Os fins das crises são momentos de merecida celebração e mesmo excessos. Temos de ser compreensivos com os cidadãos e os vários níveis de poder que se entretêm em festas e eventos. Vale a pena celebrar as efemérides positivas, mas também o fim das coisas más. Contudo, muitas tragédias desnecessárias ocorrem nas viagens do final das festas.

Há um lado cíclico em todas as crises. Pelo menos naquelas que não destroem as sociedades e os Estados.

A celebração do fim das crises pela sociedade é saudável e ajuda a fazer a catarse dos anos de pedra. As crises na sociedade são sempre assimétricas, pelo que haverá sempre alguns oportunistas que beneficiam com elas.
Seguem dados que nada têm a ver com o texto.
===== src/rtl/qrot_pkg.sv =====
// Shared types and constants for the quad/rectangle overlap test pipeline.
`default_nettype none

package qrot_pkg;

   localparam int CoordW    = 14;              // width of every input coordinate
   localparam int DiffW     = CoordW + 1;      // coordinate difference
   localparam int ProdW     = 2 * DiffW;       // product of two differences
   localparam int SumW      = ProdW + 1;       // product plus divisor
   localparam int NumCorner = 4;               // corners of rectangle and quad
   localparam int NumTest   = NumCorner * NumCorner;  // corner x edge pairs

   // One input word as captured from the request channel
   typedef struct packed {
      logic [CoordW-1:0]                    rect_left;
      logic [CoordW-1:0]                    rect_top;
      logic [CoordW-1:0]                    rect_right;
      logic [CoordW-1:0]                    rect_bottom;
      logic [NumCorner-1:0][CoordW-1:0]     qx;
      logic [NumCorner-1:0][CoordW-1:0]     qy;
   } item_type;

   // Per corner/edge operands, divisor already made positive
   typedef struct packed {
      logic                    straddle;   // exactly one edge end above the corner
      logic signed [DiffW-1:0] dxn;        // edge dx, sign follows dy normalization
      logic signed [DiffW-1:0] dyv;        // corner y minus edge start y
      logic [CoordW-1:0]       dpos;       // |edge dy|
      logic signed [DiffW-1:0] tdiff;      // corner x minus edge start x
   } setup_type;

   typedef struct packed {
      setup_type [NumTest-1:0] test;
      logic [NumCorner-1:0]    contain;    // quad corner inside the rectangle
   } setup_word_type;

   // Products ready for the crossing decision
   typedef struct packed {
      logic                    straddle;
      logic signed [ProdW-1:0] num;        // dxn * dyv
      logic signed [ProdW-1:0] prod;       // tdiff * dpos
      logic [CoordW-1:0]       dpos;
   } mul_type;

   typedef struct packed {
      mul_type [NumTest-1:0] test;
      logic [NumCorner-1:0]  contain;
   } mul_word_type;

endpackage

`default_nettype wire


===== src/rtl/qrot_setup_stage.sv =====
// Pipeline stage 1: edge differences, straddle flags and containment compares.
`default_nettype none

module qrot_setup_stage
   import qrot_pkg::*;
(
   input  wire logic            clock,
   input  wire logic            reset,
   input  wire logic            in_valid,
   input  wire item_type        in_item,
   output      logic            in_ready,
   output      logic            out_valid,
   input  wire logic            out_ready,
   output      setup_word_type  out_word
);

   setup_type            test_w [NumTest];
   logic [NumCorner-1:0] contain_w;
   setup_word_type       word_in;
   setup_word_type       word_ff;
   logic                 valid_ff;

   // Rectangle corners in order TL, TR, BR, BL against each quad edge
   for (genvar gc = 0; gc < NumCorner; gc++) begin : g_corner
      logic signed [CoordW-1:0] px;
      logic signed [CoordW-1:0] py;

      assign px = (gc == 1 || gc == 2) ? $signed(in_item.rect_right)
                                       : $signed(in_item.rect_left);
      assign py = (gc >= 2) ? $signed(in_item.rect_bottom) : $signed(in_item.rect_top);

      for (genvar ge = 0; ge < NumCorner; ge++) begin : g_edge
         localparam int Nxt = (ge + 1) % NumCorner;
         logic signed [CoordW-1:0] x1, y1, x2, y2;
         logic signed [DiffW-1:0]  dx, dy, dyv, tdiff;
         logic                     neg;

         assign x1    = $signed(in_item.qx[ge]);
         assign y1    = $signed(in_item.qy[ge]);
         assign x2    = $signed(in_item.qx[Nxt]);
         assign y2    = $signed(in_item.qy[Nxt]);
         assign dx    = DiffW'(x2) - DiffW'(x1);
         assign dy    = DiffW'(y2) - DiffW'(y1);
         assign dyv   = DiffW'(py) - DiffW'(y1);
         assign tdiff = DiffW'(px) - DiffW'(x1);
         assign neg   = dy[DiffW-1];

         // flip numerator and divisor together so the divisor is positive
         assign test_w[gc*NumCorner + ge] = '{
            straddle: ((y1 > py) != (y2 > py)),
            dxn:      (neg ? -dx : dx),
            dyv:      dyv,
            dpos:     (neg ? CoordW'(-dy) : CoordW'(dy)),
            tdiff:    tdiff
         };
      end
   end

   // Quad corner inside rectangle, bounds inclusive
   for (genvar gq = 0; gq < NumCorner; gq++) begin : g_contain
      assign contain_w[gq] =
         ($signed(in_item.qx[gq]) >= $signed(in_item.rect_left))  &&
         ($signed(in_item.qx[gq]) <= $signed(in_item.rect_right)) &&
         ($signed(in_item.qy[gq]) >= $signed(in_item.rect_top))   &&
         ($signed(in_item.qy[gq]) <= $signed(in_item.rect_bottom));
   end

   always_comb begin
      for (int k = 0; k < NumTest; k++) begin
         word_in.test[k] = test_w[k];
      end
      word_in.contain = contain_w;
   end

   // Stage register
   assign in_ready = !valid_ff || out_ready;

   always_ff @(posedge clock) begin
      if (reset) begin
         valid_ff <= 1'b0;
      end else if (in_ready) begin
         valid_ff <= in_valid;
      end
      if (in_ready && in_valid) begin
         word_ff <= word_in;
      end
   end

   assign out_valid = valid_ff;
   assign out_word  = word_ff;

endmodule

`default_nettype wire


===== config.mk =====
export PLATFORM = sky130hd
export DESIGN_NAME = qrot_setup_stage
export DESIGN_NICKNAME = d
export VERILOG_FILES = /design/src/rtl/qrot_pkg.sv /design/src/rtl/qrot_setup_stage.sv
export SDC_FILE = /design/constraint.sdc
export NUM_CORES = 1
export LEC_CHECK = 0
export BUFFER_PORTS_ARGS = -buffer_cell sky130_fd_sc_hd__clkbuf_2
export CAP_MARGIN = 30
export CORE_AREA = 2 2 439 441
export DETAILED_ROUTE_END_ITERATION = 8
export DIE_AREA = 0 0 441 443
export PLACE_DENSITY_LB_ADDON = 0.2
export SETUP_SLACK_MARGIN = 0.4
export SYNTH_ARGS = -nofsm -noshare
export SYNTH_HDL_FRONTEND = slang
export SYNTH_SLANG_ARGS = --single-unit

===== constraint.sdc =====
create_clock -name clock -period 11.7 [get_ports clock]
set_input_delay 2.34 -clock clock [delete_from_list [all_inputs] [get_ports clock]]
set_output_delay 2.34 -clock clock [all_outputs]
set_load 0.1 [all_outputs]

Word-level counts from Yosys, hierarchy flattened --
Index checks and enable logic that the tools add are counted.
Word-level totals: output and inout port bits 966, register bits 369
Cells by class: reduce and logical (&&, ||, !) cells 15, add/sub/neg operators 32, magnitude comparators 24, eq/ne operators 8, mux-type cells 8
Operators by type and width (number):
- 14-bit by 14-bit subtractor with 15-bit output | 24
- 14-bit >= comparator | 8
- 14-bit > comparator | 8
- 14-bit less-or-equal comparator | 8
- 15-bit two-way mux | 4
- 15-bit negation | 4
- 14-bit two-way mux | 4
- 14-bit negation | 4
- 1-bit logical AND | 13
- 1-bit inequality test | 8
- 1-bit zero test | 1
- 1-bit logical OR | 1

Depth between registers and ports, before layout --
depth after elaboration 4, depth in mapped cells 13, gate-level depth less buffers 13

Worst setup path before layout --
No wires, ideal clock.
kind input-to-reg, start input port out_ready, end register word_ff, in the netlist out_word[0], enable pin, path buffers 0, arrival time 11.546 ns, library setup time 0.775 ns, cell stages on the path 2, path slack -0.621 ns, path through nand2b_1 and2_1
On the way: word-level cells in the longest chain between the ends 2
RTL lines:
- start: declaration | line qrot_setup_stage.sv:13 | input wire logic out_ready,
- 1-bit logical OR | line qrot_setup_stage.sv:76 | assign in_ready = !valid_ff || out_ready;
- 1-bit logical AND | line qrot_setup_stage.sv:84 | if (in_ready && in_valid) begin
- end signal: assignment | line qrot_setup_stage.sv:85 | word_ff <= word_in;
- end: declaration | line qrot_setup_stage.sv:20 | setup_word_type word_ff;
Every way passes these cells. A chain may end at the register's enable or synchronous reset.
Algumas das maiores empresas mundiais são o fruto de grandes crises.

As sociedades estão esgotadas, mas potencialmente otimistas. E os líderes que estiverem no poder nessa altura terão um terreno invulgarmente aberto para tentar implementar as suas ideias. É por isso crucial que esses líderes circunstanciais tenham um sentido de bem comum e as ideias certas. Isso é verdade a nível dos países, mas também é verdade a nível de empresas e instituições. Há uma oportunidade para refazer regras e rotinas.

A aversão à mudança é em geral menor porque a maioria quer deixar a memória da crise para trás e participar no esforço de reconstrução.

Como o sistema de controlo institucional está também fragilizado há uma maior tendência para mudanças revolucionárias e transformadoras aproveitando o poder acrescido de quem está sentado na cadeira do poder. E como há uma sede de ação e reconstrução, há um apoio acrítico das novas iniciativas.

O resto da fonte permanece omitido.